▶ Problem to work on
All lines containing the string "controller" must be copied from the entries.

================

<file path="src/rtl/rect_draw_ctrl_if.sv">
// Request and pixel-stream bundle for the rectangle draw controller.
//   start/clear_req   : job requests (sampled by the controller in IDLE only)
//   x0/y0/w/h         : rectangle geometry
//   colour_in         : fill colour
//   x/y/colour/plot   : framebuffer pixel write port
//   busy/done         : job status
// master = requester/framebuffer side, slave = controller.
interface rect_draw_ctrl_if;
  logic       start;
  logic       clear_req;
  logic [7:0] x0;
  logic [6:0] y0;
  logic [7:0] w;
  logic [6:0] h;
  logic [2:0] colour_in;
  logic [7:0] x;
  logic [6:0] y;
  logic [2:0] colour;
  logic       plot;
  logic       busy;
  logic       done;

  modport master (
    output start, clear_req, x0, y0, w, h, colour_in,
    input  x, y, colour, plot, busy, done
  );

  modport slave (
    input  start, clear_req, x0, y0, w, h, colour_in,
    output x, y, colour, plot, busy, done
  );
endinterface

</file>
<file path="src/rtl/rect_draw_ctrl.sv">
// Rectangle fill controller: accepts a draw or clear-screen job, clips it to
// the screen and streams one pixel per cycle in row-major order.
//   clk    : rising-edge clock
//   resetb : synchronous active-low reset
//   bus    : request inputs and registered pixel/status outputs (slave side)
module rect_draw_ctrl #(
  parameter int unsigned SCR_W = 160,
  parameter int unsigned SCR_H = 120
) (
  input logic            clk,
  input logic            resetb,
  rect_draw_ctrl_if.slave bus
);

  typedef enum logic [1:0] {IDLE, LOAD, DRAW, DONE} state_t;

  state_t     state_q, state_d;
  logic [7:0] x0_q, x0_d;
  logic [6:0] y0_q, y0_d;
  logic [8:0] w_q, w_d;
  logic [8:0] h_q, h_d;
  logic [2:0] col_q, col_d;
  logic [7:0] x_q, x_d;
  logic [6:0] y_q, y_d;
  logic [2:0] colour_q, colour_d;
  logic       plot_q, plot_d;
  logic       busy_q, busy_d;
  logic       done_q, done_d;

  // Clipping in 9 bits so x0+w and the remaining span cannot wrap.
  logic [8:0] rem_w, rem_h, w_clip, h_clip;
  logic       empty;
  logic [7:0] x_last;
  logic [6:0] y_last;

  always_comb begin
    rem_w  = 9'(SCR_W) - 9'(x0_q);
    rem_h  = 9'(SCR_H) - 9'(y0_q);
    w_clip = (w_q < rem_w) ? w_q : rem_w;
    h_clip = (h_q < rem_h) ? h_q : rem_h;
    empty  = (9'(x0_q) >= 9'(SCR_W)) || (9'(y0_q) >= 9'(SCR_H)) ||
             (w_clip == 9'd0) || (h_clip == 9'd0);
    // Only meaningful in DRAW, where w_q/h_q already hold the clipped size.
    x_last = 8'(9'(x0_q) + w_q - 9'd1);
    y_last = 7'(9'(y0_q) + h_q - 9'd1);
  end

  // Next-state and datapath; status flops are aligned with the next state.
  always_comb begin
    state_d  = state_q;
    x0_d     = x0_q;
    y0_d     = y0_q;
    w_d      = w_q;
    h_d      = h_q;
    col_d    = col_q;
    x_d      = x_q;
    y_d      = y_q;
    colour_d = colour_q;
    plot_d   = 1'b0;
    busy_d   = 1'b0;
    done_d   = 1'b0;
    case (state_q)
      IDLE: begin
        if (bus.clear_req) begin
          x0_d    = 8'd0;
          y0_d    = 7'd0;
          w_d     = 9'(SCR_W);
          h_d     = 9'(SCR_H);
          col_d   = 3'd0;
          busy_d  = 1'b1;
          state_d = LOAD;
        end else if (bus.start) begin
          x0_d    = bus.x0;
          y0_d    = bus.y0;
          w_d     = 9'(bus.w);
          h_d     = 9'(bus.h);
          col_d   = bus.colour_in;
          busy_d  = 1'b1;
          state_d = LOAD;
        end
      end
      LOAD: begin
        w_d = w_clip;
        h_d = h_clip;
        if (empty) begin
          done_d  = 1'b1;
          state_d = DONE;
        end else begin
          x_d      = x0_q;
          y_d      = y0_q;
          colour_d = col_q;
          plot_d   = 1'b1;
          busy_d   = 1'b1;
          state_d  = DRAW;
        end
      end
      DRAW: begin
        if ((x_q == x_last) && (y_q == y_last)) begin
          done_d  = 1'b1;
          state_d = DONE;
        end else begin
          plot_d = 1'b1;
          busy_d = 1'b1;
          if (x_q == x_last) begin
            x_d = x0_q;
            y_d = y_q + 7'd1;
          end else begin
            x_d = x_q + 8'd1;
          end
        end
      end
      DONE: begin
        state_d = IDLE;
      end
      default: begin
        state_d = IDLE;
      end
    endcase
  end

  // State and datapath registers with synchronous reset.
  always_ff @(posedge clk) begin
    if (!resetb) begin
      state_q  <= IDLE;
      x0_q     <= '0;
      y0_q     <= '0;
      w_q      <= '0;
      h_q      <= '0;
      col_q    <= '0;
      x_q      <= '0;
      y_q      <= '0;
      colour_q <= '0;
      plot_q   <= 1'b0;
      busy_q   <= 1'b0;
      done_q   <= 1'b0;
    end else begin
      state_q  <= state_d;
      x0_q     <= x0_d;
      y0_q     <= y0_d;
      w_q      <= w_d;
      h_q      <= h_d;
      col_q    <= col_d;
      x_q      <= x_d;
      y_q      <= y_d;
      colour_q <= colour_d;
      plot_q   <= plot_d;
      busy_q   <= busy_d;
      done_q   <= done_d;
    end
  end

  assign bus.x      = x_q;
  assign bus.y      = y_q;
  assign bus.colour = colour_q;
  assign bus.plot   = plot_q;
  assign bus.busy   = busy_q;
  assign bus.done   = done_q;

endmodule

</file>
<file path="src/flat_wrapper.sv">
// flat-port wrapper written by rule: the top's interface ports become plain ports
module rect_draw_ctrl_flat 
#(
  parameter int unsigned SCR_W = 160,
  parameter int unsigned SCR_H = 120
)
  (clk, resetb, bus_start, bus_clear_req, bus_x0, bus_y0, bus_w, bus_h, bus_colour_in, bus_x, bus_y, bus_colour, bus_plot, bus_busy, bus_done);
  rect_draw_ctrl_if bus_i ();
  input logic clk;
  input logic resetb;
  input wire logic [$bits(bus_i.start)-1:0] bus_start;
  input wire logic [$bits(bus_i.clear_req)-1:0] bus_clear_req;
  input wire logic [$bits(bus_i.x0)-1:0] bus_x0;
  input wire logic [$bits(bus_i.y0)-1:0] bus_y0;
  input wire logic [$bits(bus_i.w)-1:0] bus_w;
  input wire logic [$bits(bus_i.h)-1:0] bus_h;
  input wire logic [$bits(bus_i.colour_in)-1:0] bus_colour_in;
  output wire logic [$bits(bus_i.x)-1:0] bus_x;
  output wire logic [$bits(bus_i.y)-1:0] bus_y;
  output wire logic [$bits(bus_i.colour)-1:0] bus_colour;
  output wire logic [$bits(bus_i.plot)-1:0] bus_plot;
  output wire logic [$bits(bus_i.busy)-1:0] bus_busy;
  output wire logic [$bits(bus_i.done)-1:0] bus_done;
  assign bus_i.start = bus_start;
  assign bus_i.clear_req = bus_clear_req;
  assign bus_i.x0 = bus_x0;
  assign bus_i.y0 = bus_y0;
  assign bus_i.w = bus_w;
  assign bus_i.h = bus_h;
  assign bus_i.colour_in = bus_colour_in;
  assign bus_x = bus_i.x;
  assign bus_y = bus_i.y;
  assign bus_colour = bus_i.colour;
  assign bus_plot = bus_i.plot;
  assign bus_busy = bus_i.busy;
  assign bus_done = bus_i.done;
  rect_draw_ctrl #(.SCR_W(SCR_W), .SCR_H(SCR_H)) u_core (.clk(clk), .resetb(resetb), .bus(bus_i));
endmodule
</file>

================

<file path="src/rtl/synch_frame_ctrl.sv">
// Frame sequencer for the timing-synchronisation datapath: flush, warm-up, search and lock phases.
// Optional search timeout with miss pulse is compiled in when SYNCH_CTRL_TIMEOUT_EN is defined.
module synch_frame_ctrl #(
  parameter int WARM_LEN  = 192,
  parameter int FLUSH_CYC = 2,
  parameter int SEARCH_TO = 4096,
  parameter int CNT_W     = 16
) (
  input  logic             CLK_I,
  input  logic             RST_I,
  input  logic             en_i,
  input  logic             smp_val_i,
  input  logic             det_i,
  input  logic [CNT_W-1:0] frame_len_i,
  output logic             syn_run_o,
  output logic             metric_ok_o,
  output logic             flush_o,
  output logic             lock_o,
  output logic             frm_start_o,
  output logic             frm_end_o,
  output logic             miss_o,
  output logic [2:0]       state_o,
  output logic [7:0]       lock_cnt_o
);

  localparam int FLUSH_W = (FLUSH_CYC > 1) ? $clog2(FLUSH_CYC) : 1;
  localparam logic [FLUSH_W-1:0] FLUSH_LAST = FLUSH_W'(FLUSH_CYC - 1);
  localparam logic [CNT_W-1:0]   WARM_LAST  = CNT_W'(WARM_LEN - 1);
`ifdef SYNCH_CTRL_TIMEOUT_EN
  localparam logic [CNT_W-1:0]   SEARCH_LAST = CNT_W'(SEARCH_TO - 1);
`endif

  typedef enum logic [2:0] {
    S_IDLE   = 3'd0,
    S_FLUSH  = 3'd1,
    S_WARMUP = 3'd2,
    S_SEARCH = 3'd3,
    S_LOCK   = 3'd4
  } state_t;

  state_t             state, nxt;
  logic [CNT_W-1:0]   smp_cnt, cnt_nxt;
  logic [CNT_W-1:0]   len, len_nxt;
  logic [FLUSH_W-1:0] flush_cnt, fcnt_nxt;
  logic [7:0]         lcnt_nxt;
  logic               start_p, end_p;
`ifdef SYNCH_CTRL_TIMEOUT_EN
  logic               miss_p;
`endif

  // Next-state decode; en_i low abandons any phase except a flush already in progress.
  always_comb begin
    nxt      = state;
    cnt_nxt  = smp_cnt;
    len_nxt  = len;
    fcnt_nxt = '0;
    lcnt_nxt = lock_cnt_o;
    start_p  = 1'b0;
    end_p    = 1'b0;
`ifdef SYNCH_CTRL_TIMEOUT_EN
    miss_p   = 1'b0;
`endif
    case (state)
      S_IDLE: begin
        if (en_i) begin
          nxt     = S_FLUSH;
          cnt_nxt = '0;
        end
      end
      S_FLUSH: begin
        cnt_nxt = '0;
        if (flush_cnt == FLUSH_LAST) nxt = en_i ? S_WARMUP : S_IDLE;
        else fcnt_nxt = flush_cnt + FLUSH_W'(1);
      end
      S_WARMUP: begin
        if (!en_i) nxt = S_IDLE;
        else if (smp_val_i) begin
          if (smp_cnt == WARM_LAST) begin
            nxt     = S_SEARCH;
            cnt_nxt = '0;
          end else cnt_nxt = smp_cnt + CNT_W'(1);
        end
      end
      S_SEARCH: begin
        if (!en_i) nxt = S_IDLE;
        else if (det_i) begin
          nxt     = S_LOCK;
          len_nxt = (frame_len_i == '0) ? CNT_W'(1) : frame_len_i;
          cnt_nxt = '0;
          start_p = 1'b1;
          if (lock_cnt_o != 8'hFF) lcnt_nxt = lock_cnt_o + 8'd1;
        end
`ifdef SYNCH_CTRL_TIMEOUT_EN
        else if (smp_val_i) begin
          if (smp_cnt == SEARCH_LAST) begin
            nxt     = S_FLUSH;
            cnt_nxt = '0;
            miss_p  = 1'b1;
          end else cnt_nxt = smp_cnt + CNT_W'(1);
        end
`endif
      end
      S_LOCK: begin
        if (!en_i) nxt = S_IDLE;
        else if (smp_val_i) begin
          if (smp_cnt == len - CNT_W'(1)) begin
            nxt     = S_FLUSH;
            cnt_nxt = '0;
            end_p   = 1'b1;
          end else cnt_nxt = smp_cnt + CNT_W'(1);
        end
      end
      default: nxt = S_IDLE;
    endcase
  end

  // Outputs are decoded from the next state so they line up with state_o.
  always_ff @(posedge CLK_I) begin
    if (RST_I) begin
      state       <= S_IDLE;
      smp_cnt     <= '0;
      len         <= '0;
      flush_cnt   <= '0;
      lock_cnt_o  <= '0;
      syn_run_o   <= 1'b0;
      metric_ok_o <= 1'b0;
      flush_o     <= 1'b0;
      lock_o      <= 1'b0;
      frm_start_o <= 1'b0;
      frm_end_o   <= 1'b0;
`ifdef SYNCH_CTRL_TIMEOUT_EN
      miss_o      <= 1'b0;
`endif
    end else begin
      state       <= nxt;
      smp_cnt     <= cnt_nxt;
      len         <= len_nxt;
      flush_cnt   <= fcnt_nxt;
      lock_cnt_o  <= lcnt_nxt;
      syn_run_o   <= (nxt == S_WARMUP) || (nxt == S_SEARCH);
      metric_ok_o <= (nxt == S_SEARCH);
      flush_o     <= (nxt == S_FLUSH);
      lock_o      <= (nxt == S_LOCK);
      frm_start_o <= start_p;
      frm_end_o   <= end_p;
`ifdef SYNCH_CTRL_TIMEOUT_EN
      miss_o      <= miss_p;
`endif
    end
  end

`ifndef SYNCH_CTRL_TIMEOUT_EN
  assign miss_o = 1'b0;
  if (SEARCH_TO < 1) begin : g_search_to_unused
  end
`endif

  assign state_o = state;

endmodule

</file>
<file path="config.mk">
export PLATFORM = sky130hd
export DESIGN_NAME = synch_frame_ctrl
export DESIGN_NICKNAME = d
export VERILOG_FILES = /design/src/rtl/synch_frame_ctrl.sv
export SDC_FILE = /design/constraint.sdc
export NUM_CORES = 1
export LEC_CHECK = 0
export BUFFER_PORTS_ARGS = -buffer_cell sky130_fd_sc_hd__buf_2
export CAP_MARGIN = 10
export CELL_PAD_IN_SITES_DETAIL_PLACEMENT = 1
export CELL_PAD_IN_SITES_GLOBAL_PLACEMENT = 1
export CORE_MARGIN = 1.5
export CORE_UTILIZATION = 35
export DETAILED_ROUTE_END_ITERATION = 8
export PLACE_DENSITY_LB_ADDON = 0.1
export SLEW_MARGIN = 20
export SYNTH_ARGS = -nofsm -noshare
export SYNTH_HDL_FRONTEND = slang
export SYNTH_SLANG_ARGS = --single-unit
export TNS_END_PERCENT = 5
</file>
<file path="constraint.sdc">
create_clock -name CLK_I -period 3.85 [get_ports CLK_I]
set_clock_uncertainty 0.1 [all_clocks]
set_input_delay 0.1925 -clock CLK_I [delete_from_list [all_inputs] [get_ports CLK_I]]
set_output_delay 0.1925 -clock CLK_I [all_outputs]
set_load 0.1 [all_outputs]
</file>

================

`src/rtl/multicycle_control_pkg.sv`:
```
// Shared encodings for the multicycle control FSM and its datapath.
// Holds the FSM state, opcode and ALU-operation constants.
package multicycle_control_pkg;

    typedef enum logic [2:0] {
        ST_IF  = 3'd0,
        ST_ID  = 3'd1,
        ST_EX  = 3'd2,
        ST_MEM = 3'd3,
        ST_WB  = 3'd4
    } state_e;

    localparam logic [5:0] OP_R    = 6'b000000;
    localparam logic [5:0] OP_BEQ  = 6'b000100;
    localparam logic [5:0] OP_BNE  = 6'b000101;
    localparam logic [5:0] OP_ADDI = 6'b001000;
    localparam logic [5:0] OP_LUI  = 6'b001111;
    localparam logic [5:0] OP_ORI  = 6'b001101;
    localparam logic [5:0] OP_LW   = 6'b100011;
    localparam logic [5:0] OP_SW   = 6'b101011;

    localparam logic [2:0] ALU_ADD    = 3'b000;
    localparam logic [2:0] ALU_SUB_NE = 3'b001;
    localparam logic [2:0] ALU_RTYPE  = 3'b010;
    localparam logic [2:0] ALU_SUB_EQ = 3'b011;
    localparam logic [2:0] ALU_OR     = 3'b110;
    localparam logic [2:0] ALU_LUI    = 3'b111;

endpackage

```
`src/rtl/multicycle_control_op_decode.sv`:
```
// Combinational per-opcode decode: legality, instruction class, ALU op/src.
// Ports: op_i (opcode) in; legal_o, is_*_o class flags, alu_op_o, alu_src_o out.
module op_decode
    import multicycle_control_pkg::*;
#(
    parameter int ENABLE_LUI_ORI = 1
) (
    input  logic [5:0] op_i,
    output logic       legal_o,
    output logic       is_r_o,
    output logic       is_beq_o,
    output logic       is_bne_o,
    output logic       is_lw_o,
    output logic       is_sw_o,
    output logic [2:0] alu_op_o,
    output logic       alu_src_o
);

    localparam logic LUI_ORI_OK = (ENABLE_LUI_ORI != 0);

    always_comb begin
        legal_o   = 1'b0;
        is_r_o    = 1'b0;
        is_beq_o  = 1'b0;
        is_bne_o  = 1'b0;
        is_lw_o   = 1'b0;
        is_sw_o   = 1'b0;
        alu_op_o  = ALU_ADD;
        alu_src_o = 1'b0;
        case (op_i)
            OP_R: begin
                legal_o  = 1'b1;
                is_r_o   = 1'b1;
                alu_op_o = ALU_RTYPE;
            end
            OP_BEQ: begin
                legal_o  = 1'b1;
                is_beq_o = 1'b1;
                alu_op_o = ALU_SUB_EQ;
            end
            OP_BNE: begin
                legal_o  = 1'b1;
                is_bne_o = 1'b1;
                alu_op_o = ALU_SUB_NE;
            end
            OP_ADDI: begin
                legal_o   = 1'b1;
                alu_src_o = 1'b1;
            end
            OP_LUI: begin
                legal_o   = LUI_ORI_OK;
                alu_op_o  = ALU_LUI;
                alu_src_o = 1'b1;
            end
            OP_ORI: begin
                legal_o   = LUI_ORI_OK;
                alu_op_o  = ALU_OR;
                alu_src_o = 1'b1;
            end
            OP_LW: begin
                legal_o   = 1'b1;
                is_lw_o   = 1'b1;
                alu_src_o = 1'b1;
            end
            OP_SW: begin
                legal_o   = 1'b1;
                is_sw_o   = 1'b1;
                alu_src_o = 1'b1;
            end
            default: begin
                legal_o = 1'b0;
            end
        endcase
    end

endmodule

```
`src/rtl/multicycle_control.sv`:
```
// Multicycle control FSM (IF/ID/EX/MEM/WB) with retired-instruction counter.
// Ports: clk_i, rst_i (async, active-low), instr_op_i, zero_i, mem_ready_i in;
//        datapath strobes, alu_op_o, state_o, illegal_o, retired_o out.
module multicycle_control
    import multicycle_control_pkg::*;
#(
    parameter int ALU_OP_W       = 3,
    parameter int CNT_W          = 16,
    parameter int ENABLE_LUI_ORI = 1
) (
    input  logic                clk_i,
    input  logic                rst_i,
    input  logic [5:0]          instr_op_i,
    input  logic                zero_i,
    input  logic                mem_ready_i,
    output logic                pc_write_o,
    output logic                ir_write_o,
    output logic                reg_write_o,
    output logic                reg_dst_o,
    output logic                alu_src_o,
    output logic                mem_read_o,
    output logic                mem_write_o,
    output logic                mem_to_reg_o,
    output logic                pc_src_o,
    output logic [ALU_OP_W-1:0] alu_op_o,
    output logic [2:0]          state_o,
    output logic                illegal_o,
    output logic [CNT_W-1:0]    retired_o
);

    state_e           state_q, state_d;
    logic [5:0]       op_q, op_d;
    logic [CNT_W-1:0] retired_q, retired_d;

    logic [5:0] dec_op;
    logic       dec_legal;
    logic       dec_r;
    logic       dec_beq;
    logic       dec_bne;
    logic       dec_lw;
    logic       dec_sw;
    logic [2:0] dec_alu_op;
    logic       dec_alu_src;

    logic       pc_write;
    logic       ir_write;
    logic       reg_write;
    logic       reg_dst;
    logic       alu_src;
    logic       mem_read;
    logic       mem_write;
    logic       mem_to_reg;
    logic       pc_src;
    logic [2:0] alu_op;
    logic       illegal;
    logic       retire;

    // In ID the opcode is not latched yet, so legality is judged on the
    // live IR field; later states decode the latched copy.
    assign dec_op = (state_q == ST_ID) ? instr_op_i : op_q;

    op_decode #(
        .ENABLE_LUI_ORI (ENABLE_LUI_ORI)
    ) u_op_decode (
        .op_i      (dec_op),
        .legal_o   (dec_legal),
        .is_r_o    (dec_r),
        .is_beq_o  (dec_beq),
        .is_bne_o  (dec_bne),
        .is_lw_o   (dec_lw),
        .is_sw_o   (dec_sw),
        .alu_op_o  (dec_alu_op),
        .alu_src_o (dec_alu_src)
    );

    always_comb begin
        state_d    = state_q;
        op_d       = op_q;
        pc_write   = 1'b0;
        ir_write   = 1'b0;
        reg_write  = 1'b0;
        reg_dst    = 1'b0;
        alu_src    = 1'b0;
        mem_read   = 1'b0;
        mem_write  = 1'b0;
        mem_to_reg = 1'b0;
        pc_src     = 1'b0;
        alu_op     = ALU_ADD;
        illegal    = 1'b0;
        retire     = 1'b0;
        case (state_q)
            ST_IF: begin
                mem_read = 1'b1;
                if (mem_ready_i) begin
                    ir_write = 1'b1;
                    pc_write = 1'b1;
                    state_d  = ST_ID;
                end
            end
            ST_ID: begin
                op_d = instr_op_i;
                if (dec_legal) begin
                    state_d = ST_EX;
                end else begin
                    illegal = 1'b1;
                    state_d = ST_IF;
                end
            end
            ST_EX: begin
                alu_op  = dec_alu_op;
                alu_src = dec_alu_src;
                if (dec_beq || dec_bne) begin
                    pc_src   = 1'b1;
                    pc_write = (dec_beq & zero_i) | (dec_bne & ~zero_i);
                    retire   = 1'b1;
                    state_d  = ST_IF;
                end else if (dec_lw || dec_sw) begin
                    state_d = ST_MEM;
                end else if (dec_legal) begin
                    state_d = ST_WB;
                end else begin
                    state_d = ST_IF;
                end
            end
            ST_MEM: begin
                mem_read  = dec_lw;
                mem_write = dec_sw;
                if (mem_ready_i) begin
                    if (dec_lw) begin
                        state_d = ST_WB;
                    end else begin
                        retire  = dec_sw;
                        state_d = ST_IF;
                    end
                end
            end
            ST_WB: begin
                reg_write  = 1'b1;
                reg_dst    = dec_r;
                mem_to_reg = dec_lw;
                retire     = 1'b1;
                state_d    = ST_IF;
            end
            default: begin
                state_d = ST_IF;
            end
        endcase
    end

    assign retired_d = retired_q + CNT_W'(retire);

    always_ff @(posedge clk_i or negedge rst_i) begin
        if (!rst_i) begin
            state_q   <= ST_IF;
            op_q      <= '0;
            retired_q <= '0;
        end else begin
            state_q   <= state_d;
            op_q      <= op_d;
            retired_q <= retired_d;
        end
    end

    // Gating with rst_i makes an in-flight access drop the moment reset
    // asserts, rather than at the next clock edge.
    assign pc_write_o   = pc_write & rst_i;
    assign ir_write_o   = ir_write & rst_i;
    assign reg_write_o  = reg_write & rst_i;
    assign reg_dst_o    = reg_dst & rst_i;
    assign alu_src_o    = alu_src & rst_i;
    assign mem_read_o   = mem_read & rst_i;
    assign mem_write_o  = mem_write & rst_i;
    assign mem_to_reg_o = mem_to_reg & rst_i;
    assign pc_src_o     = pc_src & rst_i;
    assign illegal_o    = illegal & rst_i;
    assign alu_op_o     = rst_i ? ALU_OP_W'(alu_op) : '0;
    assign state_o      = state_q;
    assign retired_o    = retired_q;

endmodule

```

================

▶ Solved exercise
// Request and pixel-stream bundle for the rectangle draw controller.
//   start/clear_req   : job requests (sampled by the controller in IDLE only)
// master = requester/framebuffer side, slave = controller.
// Rectangle fill controller: accepts a draw or clear-screen job, clips it to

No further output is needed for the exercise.